The happier they were back then – the more sexually satisfied they were – the less likely they were to be satisfied in the monogamous sex life in which they are now confined. Is this then an indictment against sexual promiscuity or against monogamy?

We can also interpret it the other way: men who change partners behave this way because they are difficult to satisfy. They are therefore even less satisfied once hired.

« The search for better partners or better sexual experiences can be explained by a lack of satisfaction », notes the author. « But having more partners can also come from different requirements, stemming from a greater experience. » Or, to put it less nicely, higher requirements.

4.Men who care about their partner’s pleasure are happier. According to the authors, “the men who most wanted their partner to reach orgasm were also those who said they were the happiest in their relationship ”. But the men in the study were not asked if their partner’s orgasm mattered to them. They were asked a slightly different question: « How important is it for your partner to reach an orgasm when you have sex? »

For the men, who understood that it was a question of assessing importance, the answer was obvious. Everyone knows that you are supposed to say that your partner is important. On a scale of 1 to 10, where 10 is the maximum importance, women rated the importance of their partner’s orgasm at 7.96, men at 8.53. (See Table 2.)

Why did some give a rating less than 10? Maybe because they felt that their partner’s satisfaction is not that important.

But more likely because they downplayed the importance of orgasm in general. The breakdown of the male / female results confirms this hypothesis: while fewer women said that their partner’s orgasm was important, they were also less likely to believe that their own orgasm mattered.

Why would you downplay the importance of orgasm? Maybe because your partner is having difficulty reaching it, because of age, health, or some other factor. If so, it is probably this underlying difficulty that explains why you are less satisfied with your relationship, not the fact that you did not give a « 10 » to the importance of your wife’s pleasure.

The causal link can also be reversed, as with hugs: the happier you are with your wife, the more you care about her pleasure.

5. Men want love, women want sex. « Poll shows men need hugs and women love sex », headlines Time magazine. « Men seek hugs, women seek sexual satisfaction », we find on the side of the Boston Globe. « Sexual satisfaction is more important for women », explains MSNBC.

But the study doesn’t measure what women like or seek. It measures their degree of satisfaction. More men than women consider themselves happy in their relationship, while more women than men say they are satisfied with their sex life. Which doesn’t mean that women value sex more, it could actually mean the opposite.
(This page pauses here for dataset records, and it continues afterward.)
==> design.v <==
parameter int N_TAPS     = 16;
parameter int COEFF_WIDTH = 16;
parameter int COEFF_FRAC  = 14;
parameter int IN_WIDTH    = 12;
parameter int IN_FRAC     = 11;
parameter int OUT_WIDTH   = 16;
parameter int OUT_FRAC    = 14;
parameter int ACC_WIDTH   = 32;
module fir_adder_tree (
    input  logic                 clk,
    input  logic                 rst,
    input  logic signed [16*(IN_WIDTH+COEFF_WIDTH)-1:0] products_in,  
    input  logic                 in_valid,
    output logic signed [ACC_WIDTH-1:0] sum_out,
    output logic                 out_valid
);
    localparam int PROD_WIDTH = IN_WIDTH + COEFF_WIDTH;  
    logic signed [PROD_WIDTH-1:0] p [0:15];
    integer i;
    always_comb begin
        for (i = 0; i < 16; i = i + 1) begin
            p[i] = products_in[(16-i)*PROD_WIDTH-1 -: PROD_WIDTH];
        end
    end
    logic signed [PROD_WIDTH:0] s1 [0:7];  
    logic signed [PROD_WIDTH+1:0] s2 [0:3];
    logic signed [PROD_WIDTH+2:0] s3 [0:1];
    logic signed [PROD_WIDTH+3:0] s4;  
    logic signed [PROD_WIDTH:0] s1_r [0:7];
    logic signed [PROD_WIDTH+1:0] s2_r [0:3];
    logic signed [PROD_WIDTH+2:0] s3_r [0:1];
    logic signed [PROD_WIDTH+3:0] s4_r;
    always_comb begin
        for (i = 0; i < 8; i = i + 1) begin
            s1[i] = $signed(p[2*i]) + $signed(p[2*i+1]);
        end
        for (i = 0; i < 4; i = i + 1) begin
            s2[i] = s1[2*i] + s1[2*i+1];
        end
        for (i = 0; i < 2; i = i + 1) begin
            s3[i] = s2[2*i] + s2[2*i+1];
        end
        s4 = s3[0] + s3[1];
    end
    always_ff @(posedge clk) begin
        if (rst) begin
            for (i = 0; i < 8; i++) s1_r[i] <= '0;
            for (i = 0; i < 4; i++) s2_r[i] <= '0;
            for (i = 0; i < 2; i++) s3_r[i] <= '0;
            s4_r <= '0;
            sum_out <= '0;
            out_valid <= 1'b0;
        end else begin
            for (i = 0; i < 8; i++) s1_r[i] <= s1[i];
            for (i = 0; i < 4; i++) s2_r[i] <= s2[i];
            for (i = 0; i < 2; i++) s3_r[i] <= s3[i];
            s4_r <= s4;
            sum_out <= $signed({{(ACC_WIDTH-(PROD_WIDTH+4)){s4_r[PROD_WIDTH+3]}}, s4_r});
            out_valid <= in_valid;  
        end
    end
endmodule
==> run.sh <==
#!/bin/bash
# OpenROAD 26Q1-2900-gdf79404cd8, Yosys 0.63+post, stock flow scripts
make -C /OpenROAD-flow-scripts/flow DESIGN_CONFIG=/design/flow/config.mk WORK_HOME=/design/flow/orfs finish
==> config.mk <==
export PLATFORM = sky130hd
export DESIGN_NAME = fir_adder_tree
export DESIGN_NICKNAME = fir_adder_tree
export VERILOG_FILES = /design/flow/design.v
export SDC_FILE = /design/flow/constraint.sdc
export NUM_CORES = 4
export LEC_CHECK = 1
export CORE_AREA = 10 10 306 306
export DIE_AREA = 0 0 316 316
==> constraint.sdc <==
current_design fir_adder_tree

set clk_period 11.9
set clk_io_pct 0.2

create_clock -name clk0 -period $clk_period [get_ports {clk}]

set non_clock_inputs [all_inputs -no_clocks]
set_input_delay [expr $clk_period * $clk_io_pct] -clock clk0 $non_clock_inputs
set_output_delay [expr $clk_period * $clk_io_pct] -clock clk0 [all_outputs]
==> impl_metrics.toml <==
# physical design summary
[run_status]
outcome = "finished, final reports clean"

[floorplan]
coreArea_um2 = 86900
die_width_um = 316
die_area_um2 = 99900
ios = 484
floorplanUtilization_pct = 15.9
die_y_um = 316
rows = 108

[final_timing]
clock-skew-final_ns = 0.00838
hold_viol_final = 0
setup_viol = 0
report.final.slew_viol_count = 0
layout_min_cycle_time_ns = 8.52
fin_setup_tns_ns = 0
fmax_ghz = 0.117
rsz0062_at_grt = "false"
relSlewSlack_pct = 46.2
worstMarginPinSlew_ns = 0.808
fin_crit_sh_pct = 71.6

[final_layout]
num-fill-cells = 9452
instances_no_fill = 3030
final_cell_mix = "619 x inv_1, 482 x clkdlybuf4s50_1, 400 x fa_1"
area_delta_synth_final_pct = 46.8
drive_gt1_share_pct = 1.49
lay_top_count = "inv_1"

[critical_path]
crit_path_start_kind = "primary input"
path_class = "in -> reg"
crit_arrival_ns = 8.76
worst_ep_required_time_ns = 12.13
end_kind = "flip-flop"
critPathMaxFanout = 4

[place]
portBuffers = 483
hpwlAfterDp_um = 46300
dp.cells = 3013
gp_congestion = 0.918

[clock_network]
cts-htree-levels = 3
clock_latency_ns = 0.34
post-cts-setup-buffers = 0
cts.sinks = 65
postCtsHoldBufs = 0
numCtsBuffers = 9
clkTransAtPathRegs_ns = 0.06
cts_root_buf = "clkbuf_16"
cts_resized = 0
cts_tree = "built"
clockBufferDepth = 2

[routing]
via_count = 9942
via_per_inst = 3.28
wl_per_cell_um = 16.0
routed_wl_um = 48600
ant_nets = 0
remaining_drc_errors = 0
drtIter0Drc = 277
dr.pass1.iters = 4

[yosys]
ys.warnings.count = 8
ys_types = 51
synth-async-reset-ratio_pct = 0
ys_seq_share_pct = 9.42
synth-edff-count = 0
synth_area_um2 = 13800
ys_cells = 1391
yosysChipArea_um2 = 13800
syn_inst = 1391
syn_area_per_cell_um2 = 9.93
ff_type = "dfxtp_1"
ys.flops = 65

[job]
warnings = 25
maxCapViolations = 0

[grt]
antenna_found_initial = 7
grt_pass1_wl_um = 73300
grt_overflow_total = 0
grt_usage_pct = 10.2
grt_max_degree = 52
first_global_vias = 11800

[min_path]
hp-class = "reg -> reg"
-- routing by layer --
metal / global-route usage [%] / wire, um / up-vias
met5: 0 / 80 / -
met4: 0.429 / 288 / 12
met3: 4.94 / 6270 / 30
met2: 16.9 / 23200 / 419
met1: 12.7 / 18800 / 4754
li1: - / - / 4727
-- final timing paths --
path,slack [ns],from,cells past startpoint,to
worst max-delay path,3.38,products_in[254],21,s4_r[26]$_SDFF_PP0_
worst min-delay path,0.43,s4_r[9]$_SDFF_PP0_,1,sum_out[9]$_SDFF_PP0_
worst max register to register,11.22,s4_r[18]$_SDFF_PP0_,1,sum_out[18]$_SDFF_PP0_
worst min register to register,0.43,s4_r[9]$_SDFF_PP0_,1,sum_out[9]$_SDFF_PP0_
-- layout make-up --
type	instances	area [um^2]	area share, %
Inverter	619	2320	11.5
Sequential cell	65	1300	6.42
Clock inverter	2	12.5	0.0617
Multi-Input combinational cell	690	10100	49.7
Antenna cell	2	5.00	0.0247
Clock buffer	13	270	1.33
Tap cell	1155	1450	7.13
Timing Repair Buffer	484	4840	23.9
-- state kept, by name, indices dropped and copies added (netlist names) --
name / flops
out_valid: 1
s4_r: 32
sum_out: 32
-- Yosys cell counts (all sizes together) (10+ instances only) --
library cell	number	area, um^2
inv	619	2320
fa	400	8010
dfxtp	65	1300
nor2b	43	269
ha	37	463
nor2	35	131
a21oi	30	154
nand2	24	90.1
o21ai	14	70.1
xnor2	14	123
clkbuf	10	37.5
-- logic make-up after synthesis --
logic type	Yosys count	synth area share, %
multiplexers	4	0.326
XOR/XNOR	22	1.40
AND-OR/OR-AND	90	4.70
flip-flops	65	9.42
adder cells (fa/ha/maj)	437	61.4
buffers and inverters	636	17.6
AND/OR/NAND/NOR	137	5.21
-- metrics by stage --
| stage | setup slack (ns) | area (um^2) | util (%) | hold slack (ns) |
|---|---|---|---|---|
| finish | 3.38 | 20300 | 23.3 | 0.427 |
| global placement | 2.91 | 20000 | 23.0 | 0.418 |
| global route | 2.97 | 20300 | 23.3 | 0.459 |
| CTS | 3.24 | 20300 | 23.3 | 0.435 |
| floorplan | 4.41 | 13800 | - | 0.414 |
| detailed placement | 2.87 | 20000 | 23.0 | 0.420 |
-- critical path, cell delays in order --
cell and delay [ns]:
clkdlybuf4s50_1 0.43, fa_1 0.60, inv_1 0.09, fa_1 0.48, inv_1 0.05, fa_1 0.49, inv_1 0.06, fa_1 0.55
fa_1 0.42, fa_1 0.50, inv_1 0.05, ha_1 0.19, inv_1 0.08, fa_1 0.18, nor2b_1 0.07, o31ai_1 0.41
nand2_1 0.18, a21oi_1 0.67, o211ai_1 0.21, a211oi_1 0.30, mux2_2 0.36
Explanations. In previous studies, the authors concluded that « Men usually said they were more satisfied with their sex life than women, regardless of the socio-cultural context. » What this study does not confirm.
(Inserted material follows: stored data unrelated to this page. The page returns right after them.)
`flow/design.v`:
```
parameter int N_TAPS     = 16;
parameter int COEFF_WIDTH = 16;
parameter int COEFF_FRAC  = 14;
parameter int IN_WIDTH    = 12;
parameter int IN_FRAC     = 11;
parameter int OUT_WIDTH   = 16;
parameter int OUT_FRAC    = 14;
parameter int ACC_WIDTH   = 32;
module fir_mac_pipeline #(
    parameter int PIPELINE_DEPTH = 4
)(
    input  logic                         clk,
    input  logic                         rst,
    input  logic                         in_valid,
    input  logic signed [N_TAPS*IN_WIDTH-1:0] samples,  
    input  logic signed [N_TAPS*COEFF_WIDTH-1:0] coeffs,
    output logic signed [ACC_WIDTH-1:0] mac_result,
    output logic                         out_valid
);
    logic signed [IN_WIDTH-1:0]  s_arr [0:N_TAPS-1];
    logic signed [COEFF_WIDTH-1:0] c_arr [0:N_TAPS-1];
    integer i;
    always_comb begin
        for (i = 0; i < N_TAPS; i = i + 1) begin
            s_arr[i] = samples[(N_TAPS-i)*IN_WIDTH-1 -: IN_WIDTH];
            c_arr[i] = coeffs[(N_TAPS-i)*COEFF_WIDTH-1 -: COEFF_WIDTH];
        end
    end
    localparam int PROD_WIDTH = IN_WIDTH + COEFF_WIDTH;  
    logic signed [PROD_WIDTH-1:0] products [0:N_TAPS-1];
    logic signed [ACC_WIDTH-1:0]  acc_comb;
    always_comb begin
        acc_comb = '0;
        for (i = 0; i < N_TAPS; i = i + 1) begin
            products[i] = $signed(s_arr[i]) * $signed(c_arr[i]);
            acc_comb = acc_comb + $signed({{(ACC_WIDTH-PROD_WIDTH){products[i][PROD_WIDTH-1]}}, products[i]});
        end
    end
    logic signed [ACC_WIDTH-1:0] acc_pipe [0:PIPELINE_DEPTH-1];
    logic valid_pipe [0:PIPELINE_DEPTH-1];
    always_ff @(posedge clk) begin
        if (rst) begin
            for (i = 0; i < PIPELINE_DEPTH; i = i + 1) begin
                acc_pipe[i] <= '0;
                valid_pipe[i] <= 1'b0;
            end
            mac_result <= '0;
            out_valid <= 1'b0;
        end else begin
            acc_pipe[0] <= acc_comb;
            valid_pipe[0] <= in_valid;
            for (i = 1; i < PIPELINE_DEPTH; i = i + 1) begin
                acc_pipe[i] <= acc_pipe[i-1];
                valid_pipe[i] <= valid_pipe[i-1];
            end
            mac_result <= acc_pipe[PIPELINE_DEPTH-1];
            out_valid <= valid_pipe[PIPELINE_DEPTH-1];
        end
    end
endmodule
```
`flow/run.sh`:
```
#!/bin/bash
# OpenROAD 26Q1-2900-gdf79404cd8, Yosys 0.63+post, stock flow scripts
make -C /OpenROAD-flow-scripts/flow DESIGN_CONFIG=/design/flow/config.mk WORK_HOME=/design/flow/orfs finish
```
`flow/config.mk`:
```
export PLATFORM = sky130hd
export DESIGN_NAME = fir_mac_pipeline
export DESIGN_NICKNAME = fir_mac_pipeline
export VERILOG_FILES = /design/flow/design.v
export SDC_FILE = /design/flow/constraint.sdc
export NUM_CORES = 4
export LEC_CHECK = 1
export CORE_UTILIZATION = 40
```
`flow/constraint.sdc`:
```
current_design fir_mac_pipeline

set clk_period 19.3
set clk_io_pct 0.2

create_clock -name clk0 -period $clk_period [get_ports {clk}]

set non_clock_inputs [all_inputs -no_clocks]
set_input_delay [expr $clk_period * $clk_io_pct] -clock clk0 $non_clock_inputs
set_output_delay [expr $clk_period * $clk_io_pct] -clock clk0 [all_outputs]
```
==> metrics.log <==
[metrics] run summary
[metrics] Worst Tran Pin Value: 0.877 ns
[metrics] status: complete, no violations
[metrics] tool warnings: 34
[metrics] post-synth tally of flip-flops with integrated enable: 0
[metrics] count of distinct cell types in the synthesized netlist: 47
[metrics] initial detailed-routing violation count: 3162
[metrics] number of buffers added on ports: 483
[metrics] yosys synthesis chip area: 0.120 mm2
[metrics] highest fanout seen on the critical path: 16
[metrics] first-pass GRT wire length: 571 mm
[metrics] FFs w/ async S/R, synth: 0
[metrics] clock transition time at the flip-flop clock pins of the worst setup and hold paths: 0.07 ns
[metrics] most numerous cell on the critical path: sky130_fd_sc_hd__fa_1
[metrics] post_cts resized: 0
[metrics] share of final-layout standard cells stronger than drive strength 1: 0.00914
[metrics] largest stage delay on the critical path: 0.77 ns
[metrics] vias in the first global route: 88500
[metrics] non-filler cells, final: 16500
[metrics] number of nets with antenna violations after routing: 0
[metrics] RePlAce Congestion: 1.05
[metrics] Initial DRT Pass Iterations: 7
[metrics] Fmax achieved: 72.1 MHz
[metrics] remaining design rule violation count: 0
[metrics] Core Area: 0.297 mm2
[metrics] setup TNS: 0 ns
[metrics] Max-Cap Viols: 0
[metrics] CTS hold repair buffers: 0
[metrics] CTS tree: done
[metrics] maximum count of clock buffers along a single path: 2
[metrics] commonest cells after routing, fill and taps aside: 4052 x sky130_fd_sc_hd__inv_1, 3776 x sky130_fd_sc_hd__fa_1, 1821 x sky130_fd_sc_hd__nand2_1
[metrics] clk sink count: 165
[metrics] fillcell total: 29100
[metrics] fraction of the core area occupied by cells at floorplan: 0.403
[metrics] arrival time of data at the critical path endpoint: 14.19 ns
[metrics] ys flops: 165
[metrics] worst setup path category: input port to register
[metrics] via count of the routed design: 77600
[metrics] clock latency on the worst-skew pair: 0.43 ns
[metrics] number of buffers inserted during clock tree synthesis: 17
[metrics] post-layout min period: 13.87 ns
[metrics] worst hold path class: register to register
[metrics] yosys cell count: 12500
[metrics] Cell Area, Synth: 0.120 mm2
[metrics] Clock Tree Root: sky130_fd_sc_hd__clkbuf_16
[metrics] Top-Level Pins: 484
[metrics] Post-synth seq share: 0.0276
[metrics] Synth warnings: 6
[metrics] wire length per cell after detailed routing: 22.6 um
[metrics] cycle use final: 0.719
[metrics] die width: 549 um
[metrics] number of buffers added for setup after CTS: 0
[metrics] library cell contributing the largest single delay on the critical path: sky130_fd_sc_hd__clkdlybuf4s50_1
[metrics] final standard cell utilization of the core: 0.434
[metrics] most frequent standard cell in the layout excluding fill and tap cells: sky130_fd_sc_hd__inv_1
[metrics] wirelength, routed: 374 mm
[metrics] type of destination of the critical path: register
[metrics] CP Launch Point: samples[12]
[metrics] final setup violation count: 0
[metrics] origin of the worst min-delay path: acc_pipe[0][0]
[metrics] element type at the critical path start: input port
[metrics] mean number of vias per cell: 4.69
[metrics] Required @ worst endpoint: 19.63 ns
[metrics] Syn-to-layout area delta: 7.71%
[metrics] Clock H-tree levels: 4
[metrics] number of placement rows: 200
[metrics] Fin. Hold Viols: 0
[metrics] maximum number of pins on one net before global-route repair: 96
[metrics] prevailing post-synth register cell: sky130_fd_sc_hd__dfxtp_1
[metrics] r2r startpoint: acc_pipe[1][21]
[metrics] final worst hold slack: 0.429 ns
[metrics] Avg Cell Area, Syn: 9.61 um2
[metrics] initial antenna violation count: 45
[metrics] Die H: 549 um
[metrics] Overflow after GRT: 0
[metrics] floorplan die area: 0.301 mm2
[metrics] Clock Skew: 0.0109 ns
[metrics] normalized max-slew margin: 0.413
[metrics] cell count after placement: 16500
[metrics] total global-route track usage: 0.283
[metrics] Slew Viols, Final: 0
[metrics] cells after synthesis: 12500
[metrics] DP HPWL: 338 mm
[metrics] RSZ-0062 raised after global routing: false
How is it different? « This is the first international study on individuals in a relationship that focuses on men and women of advanced age, together for a median of 25 years. »In short, the men and women interviewed were all engaged in long-term relationships.

Suppose that, on average, men place more importance on sex than women, while women place more importance on love than men. Single, men are therefore more likely to seek sex than women, and therefore more likely to get what they want. They would therefore be more likely to consider themselves sexually satisfied.

But if we lock these same men and women into exclusive relationships, the outcome is different. In each couple, the lowest common denominator wins. The man cannot have more sex than the woman wants to give him. She cannot have more love than man gives her.

The result: a higher rate of sexual satisfaction for women than for men, and a higher level of satisfaction with the couple relationship for men than for women. While the former give more importance to love and the latter to sex.

Each of the theories I have outlined here can be questioned. My cynical interpretations of the numbers might not stand up to close scrutiny. But I think the rosy interpretation of the media wouldn’t resist it either. Love and sex are way too complicated. Men and women too.